### [Task instructions]
Here are the records. Write out exactly the lines between the one holding "cfg[50]$_SDFFE_PP0P_ | 2640 | 2 |" and the one holding "Power figures use", inclusive.

### [Data for the task]
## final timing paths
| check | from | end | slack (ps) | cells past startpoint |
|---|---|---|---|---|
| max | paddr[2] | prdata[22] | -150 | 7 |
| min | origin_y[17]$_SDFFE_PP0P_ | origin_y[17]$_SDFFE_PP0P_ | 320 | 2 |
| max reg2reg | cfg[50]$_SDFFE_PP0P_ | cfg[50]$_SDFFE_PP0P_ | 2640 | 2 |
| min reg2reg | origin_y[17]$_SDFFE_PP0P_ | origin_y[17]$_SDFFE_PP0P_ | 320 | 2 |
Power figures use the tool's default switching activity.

* * *

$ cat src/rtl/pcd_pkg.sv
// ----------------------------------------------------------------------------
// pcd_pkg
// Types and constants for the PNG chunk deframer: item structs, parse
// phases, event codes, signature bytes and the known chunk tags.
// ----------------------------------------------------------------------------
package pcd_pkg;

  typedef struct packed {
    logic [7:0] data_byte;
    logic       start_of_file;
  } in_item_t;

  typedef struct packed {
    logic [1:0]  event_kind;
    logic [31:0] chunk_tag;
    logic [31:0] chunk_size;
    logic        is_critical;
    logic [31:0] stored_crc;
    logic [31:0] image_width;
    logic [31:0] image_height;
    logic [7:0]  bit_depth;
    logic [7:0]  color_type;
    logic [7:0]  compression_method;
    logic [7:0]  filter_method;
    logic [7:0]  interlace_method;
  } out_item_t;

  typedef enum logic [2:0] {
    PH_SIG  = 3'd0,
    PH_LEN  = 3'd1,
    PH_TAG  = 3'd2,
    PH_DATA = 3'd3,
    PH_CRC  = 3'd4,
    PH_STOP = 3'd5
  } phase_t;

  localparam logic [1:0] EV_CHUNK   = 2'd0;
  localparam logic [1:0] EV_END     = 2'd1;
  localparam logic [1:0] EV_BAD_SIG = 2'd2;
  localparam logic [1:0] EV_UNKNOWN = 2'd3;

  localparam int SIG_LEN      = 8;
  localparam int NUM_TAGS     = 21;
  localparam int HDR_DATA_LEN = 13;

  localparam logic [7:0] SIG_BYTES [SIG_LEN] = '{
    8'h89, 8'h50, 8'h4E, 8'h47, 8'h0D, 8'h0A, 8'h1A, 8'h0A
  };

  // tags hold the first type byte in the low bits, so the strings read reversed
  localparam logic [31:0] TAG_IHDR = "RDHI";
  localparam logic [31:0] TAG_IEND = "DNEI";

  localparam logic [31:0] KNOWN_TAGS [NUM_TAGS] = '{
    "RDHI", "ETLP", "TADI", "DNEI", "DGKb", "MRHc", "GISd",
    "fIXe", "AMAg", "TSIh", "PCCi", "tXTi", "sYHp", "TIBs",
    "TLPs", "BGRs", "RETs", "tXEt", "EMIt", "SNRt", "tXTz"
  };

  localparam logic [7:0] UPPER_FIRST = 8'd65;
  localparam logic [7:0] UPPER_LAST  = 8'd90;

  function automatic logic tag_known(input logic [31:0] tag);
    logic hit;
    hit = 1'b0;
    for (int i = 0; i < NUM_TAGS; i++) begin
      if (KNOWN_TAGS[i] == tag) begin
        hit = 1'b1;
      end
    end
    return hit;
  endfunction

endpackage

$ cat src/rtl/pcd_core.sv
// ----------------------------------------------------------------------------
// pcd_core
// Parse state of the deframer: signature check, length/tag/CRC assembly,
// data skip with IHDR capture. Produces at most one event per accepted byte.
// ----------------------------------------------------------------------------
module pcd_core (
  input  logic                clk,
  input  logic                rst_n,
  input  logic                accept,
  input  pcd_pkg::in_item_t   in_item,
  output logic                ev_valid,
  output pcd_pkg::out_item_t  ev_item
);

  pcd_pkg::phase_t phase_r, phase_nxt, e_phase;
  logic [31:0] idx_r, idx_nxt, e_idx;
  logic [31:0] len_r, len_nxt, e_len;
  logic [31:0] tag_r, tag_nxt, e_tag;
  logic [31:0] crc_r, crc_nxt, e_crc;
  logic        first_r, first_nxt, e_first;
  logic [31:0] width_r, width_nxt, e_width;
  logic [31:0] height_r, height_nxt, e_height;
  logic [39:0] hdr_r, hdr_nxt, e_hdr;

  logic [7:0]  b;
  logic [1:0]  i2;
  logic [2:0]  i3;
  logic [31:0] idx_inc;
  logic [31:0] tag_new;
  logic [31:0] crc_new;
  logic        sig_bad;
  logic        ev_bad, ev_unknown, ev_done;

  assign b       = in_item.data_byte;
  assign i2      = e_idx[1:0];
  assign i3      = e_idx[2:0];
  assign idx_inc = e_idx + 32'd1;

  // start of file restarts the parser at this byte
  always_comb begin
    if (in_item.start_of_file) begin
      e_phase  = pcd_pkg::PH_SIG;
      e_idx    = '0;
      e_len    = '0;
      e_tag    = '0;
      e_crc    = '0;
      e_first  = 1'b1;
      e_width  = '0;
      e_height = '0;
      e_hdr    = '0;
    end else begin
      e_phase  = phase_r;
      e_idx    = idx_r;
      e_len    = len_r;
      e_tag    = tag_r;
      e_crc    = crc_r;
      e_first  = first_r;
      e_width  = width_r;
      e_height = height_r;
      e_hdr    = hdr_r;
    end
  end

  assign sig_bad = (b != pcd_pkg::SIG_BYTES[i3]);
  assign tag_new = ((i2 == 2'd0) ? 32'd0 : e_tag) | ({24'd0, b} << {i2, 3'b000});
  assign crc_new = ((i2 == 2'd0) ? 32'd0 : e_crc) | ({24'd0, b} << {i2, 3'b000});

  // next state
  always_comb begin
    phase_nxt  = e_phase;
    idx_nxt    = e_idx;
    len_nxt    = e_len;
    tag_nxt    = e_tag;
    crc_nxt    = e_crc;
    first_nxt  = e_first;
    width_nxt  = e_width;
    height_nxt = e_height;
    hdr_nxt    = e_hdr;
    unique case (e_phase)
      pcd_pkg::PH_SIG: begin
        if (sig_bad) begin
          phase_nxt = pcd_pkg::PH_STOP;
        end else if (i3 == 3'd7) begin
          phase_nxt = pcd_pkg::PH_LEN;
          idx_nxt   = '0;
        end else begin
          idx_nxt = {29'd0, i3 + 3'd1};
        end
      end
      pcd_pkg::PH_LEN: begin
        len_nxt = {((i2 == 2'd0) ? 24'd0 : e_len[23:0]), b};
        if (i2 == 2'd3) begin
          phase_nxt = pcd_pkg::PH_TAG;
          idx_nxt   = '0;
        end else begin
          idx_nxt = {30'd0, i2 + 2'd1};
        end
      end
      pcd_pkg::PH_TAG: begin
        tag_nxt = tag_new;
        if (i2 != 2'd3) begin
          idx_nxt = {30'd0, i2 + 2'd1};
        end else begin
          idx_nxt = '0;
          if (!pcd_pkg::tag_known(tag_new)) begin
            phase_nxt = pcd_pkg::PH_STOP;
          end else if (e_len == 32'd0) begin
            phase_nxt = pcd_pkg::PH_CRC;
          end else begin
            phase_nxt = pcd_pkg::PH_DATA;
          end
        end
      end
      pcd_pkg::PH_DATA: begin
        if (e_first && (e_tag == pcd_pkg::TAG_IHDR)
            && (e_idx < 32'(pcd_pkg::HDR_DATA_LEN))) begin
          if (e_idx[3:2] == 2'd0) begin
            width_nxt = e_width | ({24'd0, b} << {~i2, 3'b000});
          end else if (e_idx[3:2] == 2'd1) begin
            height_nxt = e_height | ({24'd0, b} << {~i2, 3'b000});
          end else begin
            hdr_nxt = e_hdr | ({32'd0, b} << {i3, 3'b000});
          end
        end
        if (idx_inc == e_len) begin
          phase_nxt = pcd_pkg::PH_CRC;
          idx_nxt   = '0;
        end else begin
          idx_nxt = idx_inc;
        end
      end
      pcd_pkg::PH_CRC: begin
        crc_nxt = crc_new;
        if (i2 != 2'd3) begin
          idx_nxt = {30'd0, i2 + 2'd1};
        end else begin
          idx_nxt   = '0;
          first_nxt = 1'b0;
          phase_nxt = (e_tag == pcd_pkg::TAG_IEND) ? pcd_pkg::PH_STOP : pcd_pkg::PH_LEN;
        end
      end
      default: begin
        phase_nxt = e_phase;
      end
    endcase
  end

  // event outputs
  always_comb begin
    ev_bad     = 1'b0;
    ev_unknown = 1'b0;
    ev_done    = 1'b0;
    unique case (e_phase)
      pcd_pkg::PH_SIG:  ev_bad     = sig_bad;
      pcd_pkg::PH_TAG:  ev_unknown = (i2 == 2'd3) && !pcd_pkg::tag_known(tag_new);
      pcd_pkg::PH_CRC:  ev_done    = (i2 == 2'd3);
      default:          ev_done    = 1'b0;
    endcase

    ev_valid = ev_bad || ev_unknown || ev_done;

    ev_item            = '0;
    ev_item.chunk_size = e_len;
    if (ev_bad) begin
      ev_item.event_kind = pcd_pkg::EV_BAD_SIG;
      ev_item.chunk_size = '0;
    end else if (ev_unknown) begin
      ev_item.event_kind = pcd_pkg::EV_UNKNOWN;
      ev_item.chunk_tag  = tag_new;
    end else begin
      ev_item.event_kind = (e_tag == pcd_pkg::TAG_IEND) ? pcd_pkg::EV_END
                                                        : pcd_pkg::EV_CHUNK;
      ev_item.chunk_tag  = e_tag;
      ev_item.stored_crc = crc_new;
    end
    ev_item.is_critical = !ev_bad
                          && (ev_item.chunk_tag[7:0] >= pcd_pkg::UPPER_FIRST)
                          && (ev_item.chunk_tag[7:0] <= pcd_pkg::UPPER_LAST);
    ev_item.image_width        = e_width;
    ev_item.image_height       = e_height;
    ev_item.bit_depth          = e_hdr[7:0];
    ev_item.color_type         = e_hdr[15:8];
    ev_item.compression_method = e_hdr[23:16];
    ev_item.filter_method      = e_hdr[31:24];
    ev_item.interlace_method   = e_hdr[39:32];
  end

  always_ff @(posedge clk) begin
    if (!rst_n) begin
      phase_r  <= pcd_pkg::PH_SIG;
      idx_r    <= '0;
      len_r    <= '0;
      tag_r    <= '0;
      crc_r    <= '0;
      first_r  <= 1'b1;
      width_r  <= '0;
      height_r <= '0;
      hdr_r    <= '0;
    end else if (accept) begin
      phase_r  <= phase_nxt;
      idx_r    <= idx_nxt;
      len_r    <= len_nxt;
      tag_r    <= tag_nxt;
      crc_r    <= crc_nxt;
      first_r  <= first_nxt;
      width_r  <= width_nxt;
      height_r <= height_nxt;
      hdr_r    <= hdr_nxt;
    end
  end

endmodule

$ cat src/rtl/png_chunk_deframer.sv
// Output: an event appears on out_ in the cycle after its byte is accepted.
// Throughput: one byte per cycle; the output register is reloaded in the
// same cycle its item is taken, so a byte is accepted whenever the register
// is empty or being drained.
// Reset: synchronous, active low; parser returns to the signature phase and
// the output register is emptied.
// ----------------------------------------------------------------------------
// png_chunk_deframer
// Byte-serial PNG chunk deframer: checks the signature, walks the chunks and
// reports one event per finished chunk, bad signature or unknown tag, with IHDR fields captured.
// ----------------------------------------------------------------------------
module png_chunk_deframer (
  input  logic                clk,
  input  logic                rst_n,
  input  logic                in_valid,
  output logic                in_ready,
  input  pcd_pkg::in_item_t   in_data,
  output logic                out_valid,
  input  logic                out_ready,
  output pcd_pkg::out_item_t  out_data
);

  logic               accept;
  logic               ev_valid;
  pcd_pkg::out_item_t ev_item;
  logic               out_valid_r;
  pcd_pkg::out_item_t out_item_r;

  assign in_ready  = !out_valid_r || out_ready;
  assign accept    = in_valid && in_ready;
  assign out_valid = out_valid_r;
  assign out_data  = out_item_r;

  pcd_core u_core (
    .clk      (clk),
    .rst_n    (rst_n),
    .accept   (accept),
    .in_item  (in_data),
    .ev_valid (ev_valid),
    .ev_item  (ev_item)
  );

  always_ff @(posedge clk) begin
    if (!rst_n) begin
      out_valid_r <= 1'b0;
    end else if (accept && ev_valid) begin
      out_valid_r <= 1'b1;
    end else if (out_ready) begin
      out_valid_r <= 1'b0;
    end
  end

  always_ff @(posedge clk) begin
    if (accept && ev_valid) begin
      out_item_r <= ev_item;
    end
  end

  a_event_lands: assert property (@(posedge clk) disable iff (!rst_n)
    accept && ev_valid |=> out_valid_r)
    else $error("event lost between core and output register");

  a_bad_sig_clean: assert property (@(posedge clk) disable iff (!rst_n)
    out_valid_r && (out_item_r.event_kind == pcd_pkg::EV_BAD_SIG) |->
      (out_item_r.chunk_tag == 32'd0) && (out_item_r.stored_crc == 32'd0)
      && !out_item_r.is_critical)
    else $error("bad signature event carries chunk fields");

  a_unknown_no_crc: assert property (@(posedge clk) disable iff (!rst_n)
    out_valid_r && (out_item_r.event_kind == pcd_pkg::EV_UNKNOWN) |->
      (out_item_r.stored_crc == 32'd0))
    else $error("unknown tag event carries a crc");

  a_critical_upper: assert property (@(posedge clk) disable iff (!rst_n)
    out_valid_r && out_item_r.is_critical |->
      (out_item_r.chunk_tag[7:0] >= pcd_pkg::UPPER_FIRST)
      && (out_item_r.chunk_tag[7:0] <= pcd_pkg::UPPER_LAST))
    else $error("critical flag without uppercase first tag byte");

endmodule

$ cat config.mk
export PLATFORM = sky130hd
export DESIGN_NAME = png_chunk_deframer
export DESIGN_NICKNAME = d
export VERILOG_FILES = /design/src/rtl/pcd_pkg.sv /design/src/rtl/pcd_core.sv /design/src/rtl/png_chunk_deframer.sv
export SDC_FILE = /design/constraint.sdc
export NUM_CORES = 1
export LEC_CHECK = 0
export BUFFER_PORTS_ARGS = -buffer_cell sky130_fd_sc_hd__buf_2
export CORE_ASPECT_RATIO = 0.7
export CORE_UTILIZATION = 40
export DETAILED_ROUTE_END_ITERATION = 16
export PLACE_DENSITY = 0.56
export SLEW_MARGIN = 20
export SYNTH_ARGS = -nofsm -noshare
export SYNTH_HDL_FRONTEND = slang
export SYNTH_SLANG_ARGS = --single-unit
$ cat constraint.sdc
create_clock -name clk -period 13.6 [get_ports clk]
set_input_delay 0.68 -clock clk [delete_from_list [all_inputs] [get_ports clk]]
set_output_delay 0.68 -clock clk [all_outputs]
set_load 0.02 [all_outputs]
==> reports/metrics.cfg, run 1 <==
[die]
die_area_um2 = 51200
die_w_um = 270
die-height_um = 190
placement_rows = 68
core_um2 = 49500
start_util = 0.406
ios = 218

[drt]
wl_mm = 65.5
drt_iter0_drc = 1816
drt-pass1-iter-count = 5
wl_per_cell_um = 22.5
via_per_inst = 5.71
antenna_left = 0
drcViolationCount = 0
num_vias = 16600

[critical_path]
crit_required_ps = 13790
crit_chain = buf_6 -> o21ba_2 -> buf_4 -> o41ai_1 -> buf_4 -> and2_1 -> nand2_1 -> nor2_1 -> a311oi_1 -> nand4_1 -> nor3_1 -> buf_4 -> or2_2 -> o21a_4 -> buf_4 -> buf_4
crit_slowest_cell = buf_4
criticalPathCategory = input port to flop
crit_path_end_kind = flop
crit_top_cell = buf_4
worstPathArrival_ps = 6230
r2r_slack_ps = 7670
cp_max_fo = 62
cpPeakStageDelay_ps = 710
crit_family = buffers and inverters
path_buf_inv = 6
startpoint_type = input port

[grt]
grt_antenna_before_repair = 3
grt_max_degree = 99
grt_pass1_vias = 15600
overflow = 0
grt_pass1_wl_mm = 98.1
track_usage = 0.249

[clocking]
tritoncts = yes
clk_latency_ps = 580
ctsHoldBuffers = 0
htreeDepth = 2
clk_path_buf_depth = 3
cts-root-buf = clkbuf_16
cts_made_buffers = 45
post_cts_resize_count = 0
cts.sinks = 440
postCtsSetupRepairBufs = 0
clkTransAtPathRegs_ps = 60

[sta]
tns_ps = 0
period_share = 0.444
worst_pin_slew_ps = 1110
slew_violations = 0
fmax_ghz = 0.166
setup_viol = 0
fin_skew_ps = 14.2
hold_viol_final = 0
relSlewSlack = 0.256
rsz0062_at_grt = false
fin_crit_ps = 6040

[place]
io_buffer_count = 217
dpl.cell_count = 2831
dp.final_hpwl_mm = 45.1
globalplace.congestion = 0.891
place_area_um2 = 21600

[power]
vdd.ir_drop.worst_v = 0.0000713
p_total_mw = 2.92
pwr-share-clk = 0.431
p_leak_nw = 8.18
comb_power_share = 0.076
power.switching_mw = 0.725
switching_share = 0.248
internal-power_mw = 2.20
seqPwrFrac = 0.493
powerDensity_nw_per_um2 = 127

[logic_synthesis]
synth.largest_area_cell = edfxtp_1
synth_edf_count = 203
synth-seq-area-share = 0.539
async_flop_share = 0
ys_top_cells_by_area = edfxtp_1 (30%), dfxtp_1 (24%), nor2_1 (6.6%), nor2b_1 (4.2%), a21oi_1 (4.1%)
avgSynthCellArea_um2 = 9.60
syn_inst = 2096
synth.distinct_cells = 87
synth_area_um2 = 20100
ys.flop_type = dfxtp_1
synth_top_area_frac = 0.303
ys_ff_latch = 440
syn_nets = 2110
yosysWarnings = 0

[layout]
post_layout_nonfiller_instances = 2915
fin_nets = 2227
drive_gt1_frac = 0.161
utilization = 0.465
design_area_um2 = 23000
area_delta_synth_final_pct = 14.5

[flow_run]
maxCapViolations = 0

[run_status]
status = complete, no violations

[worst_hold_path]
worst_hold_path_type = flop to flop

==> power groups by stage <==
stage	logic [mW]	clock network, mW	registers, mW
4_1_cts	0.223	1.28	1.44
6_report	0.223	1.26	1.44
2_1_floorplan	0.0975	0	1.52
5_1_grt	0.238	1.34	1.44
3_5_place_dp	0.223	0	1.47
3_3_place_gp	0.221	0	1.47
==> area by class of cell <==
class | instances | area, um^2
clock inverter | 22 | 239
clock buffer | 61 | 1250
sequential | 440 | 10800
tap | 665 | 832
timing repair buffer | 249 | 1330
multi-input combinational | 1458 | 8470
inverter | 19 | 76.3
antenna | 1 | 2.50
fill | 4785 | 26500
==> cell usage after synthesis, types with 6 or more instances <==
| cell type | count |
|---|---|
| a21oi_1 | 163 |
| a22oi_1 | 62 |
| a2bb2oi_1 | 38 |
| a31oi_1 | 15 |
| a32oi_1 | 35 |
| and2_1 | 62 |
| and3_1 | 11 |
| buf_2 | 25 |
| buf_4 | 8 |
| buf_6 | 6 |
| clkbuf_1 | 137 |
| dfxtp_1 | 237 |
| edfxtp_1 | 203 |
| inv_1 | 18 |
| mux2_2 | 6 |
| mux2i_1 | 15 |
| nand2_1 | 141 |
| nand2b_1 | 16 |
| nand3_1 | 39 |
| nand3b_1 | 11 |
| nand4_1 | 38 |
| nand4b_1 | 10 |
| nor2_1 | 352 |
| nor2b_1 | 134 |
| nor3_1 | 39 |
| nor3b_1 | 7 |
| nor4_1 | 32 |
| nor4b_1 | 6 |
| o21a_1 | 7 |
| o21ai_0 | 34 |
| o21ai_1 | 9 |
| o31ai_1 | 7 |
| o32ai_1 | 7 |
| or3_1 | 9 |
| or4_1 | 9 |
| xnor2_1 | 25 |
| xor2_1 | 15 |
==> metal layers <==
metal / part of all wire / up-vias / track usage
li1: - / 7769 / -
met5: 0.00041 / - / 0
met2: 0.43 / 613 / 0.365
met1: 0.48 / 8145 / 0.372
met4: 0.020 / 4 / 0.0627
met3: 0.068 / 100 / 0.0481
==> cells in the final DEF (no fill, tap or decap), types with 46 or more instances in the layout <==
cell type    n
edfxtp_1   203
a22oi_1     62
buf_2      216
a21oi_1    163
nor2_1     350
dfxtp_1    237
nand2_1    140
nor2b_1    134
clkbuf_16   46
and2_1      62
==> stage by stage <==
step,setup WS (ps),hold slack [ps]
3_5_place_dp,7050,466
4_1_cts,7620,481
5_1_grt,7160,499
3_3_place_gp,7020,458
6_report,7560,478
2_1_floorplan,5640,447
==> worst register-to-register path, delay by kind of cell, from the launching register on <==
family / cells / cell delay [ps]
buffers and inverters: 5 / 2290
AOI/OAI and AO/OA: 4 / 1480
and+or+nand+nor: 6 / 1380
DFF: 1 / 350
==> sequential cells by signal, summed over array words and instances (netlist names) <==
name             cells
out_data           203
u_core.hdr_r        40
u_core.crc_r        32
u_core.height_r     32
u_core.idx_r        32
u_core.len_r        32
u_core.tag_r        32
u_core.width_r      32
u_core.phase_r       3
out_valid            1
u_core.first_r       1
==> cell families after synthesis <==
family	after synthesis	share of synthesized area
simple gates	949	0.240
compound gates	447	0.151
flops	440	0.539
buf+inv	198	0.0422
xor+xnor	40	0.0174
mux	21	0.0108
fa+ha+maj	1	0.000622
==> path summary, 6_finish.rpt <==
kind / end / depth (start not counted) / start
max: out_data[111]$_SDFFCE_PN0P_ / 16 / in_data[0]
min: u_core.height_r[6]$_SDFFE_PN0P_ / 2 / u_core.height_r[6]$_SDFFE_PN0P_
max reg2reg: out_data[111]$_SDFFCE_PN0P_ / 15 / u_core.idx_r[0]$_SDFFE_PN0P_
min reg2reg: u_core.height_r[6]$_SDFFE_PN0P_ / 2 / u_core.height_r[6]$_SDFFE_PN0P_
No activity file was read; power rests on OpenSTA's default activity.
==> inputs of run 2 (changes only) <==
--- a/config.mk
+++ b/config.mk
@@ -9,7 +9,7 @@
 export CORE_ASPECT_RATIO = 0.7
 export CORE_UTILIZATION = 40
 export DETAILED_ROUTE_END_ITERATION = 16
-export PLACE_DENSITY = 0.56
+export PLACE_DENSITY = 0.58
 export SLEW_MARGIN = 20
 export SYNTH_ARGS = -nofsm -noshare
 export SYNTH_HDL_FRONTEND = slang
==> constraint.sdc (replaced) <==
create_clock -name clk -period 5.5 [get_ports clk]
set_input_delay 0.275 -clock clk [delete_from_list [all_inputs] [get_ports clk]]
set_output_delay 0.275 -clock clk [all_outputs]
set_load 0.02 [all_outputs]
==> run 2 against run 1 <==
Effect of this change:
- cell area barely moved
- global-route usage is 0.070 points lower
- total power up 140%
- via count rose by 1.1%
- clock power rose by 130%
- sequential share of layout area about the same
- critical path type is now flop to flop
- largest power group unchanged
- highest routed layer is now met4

### [Task solution]
| max reg2reg | cfg[50]$_SDFFE_PP0P_ | cfg[50]$_SDFFE_PP0P_ | 2640 | 2 |
| min reg2reg | origin_y[17]$_SDFFE_PP0P_ | origin_y[17]$_SDFFE_PP0P_ | 320 | 2 |
Power figures use the tool's default switching activity.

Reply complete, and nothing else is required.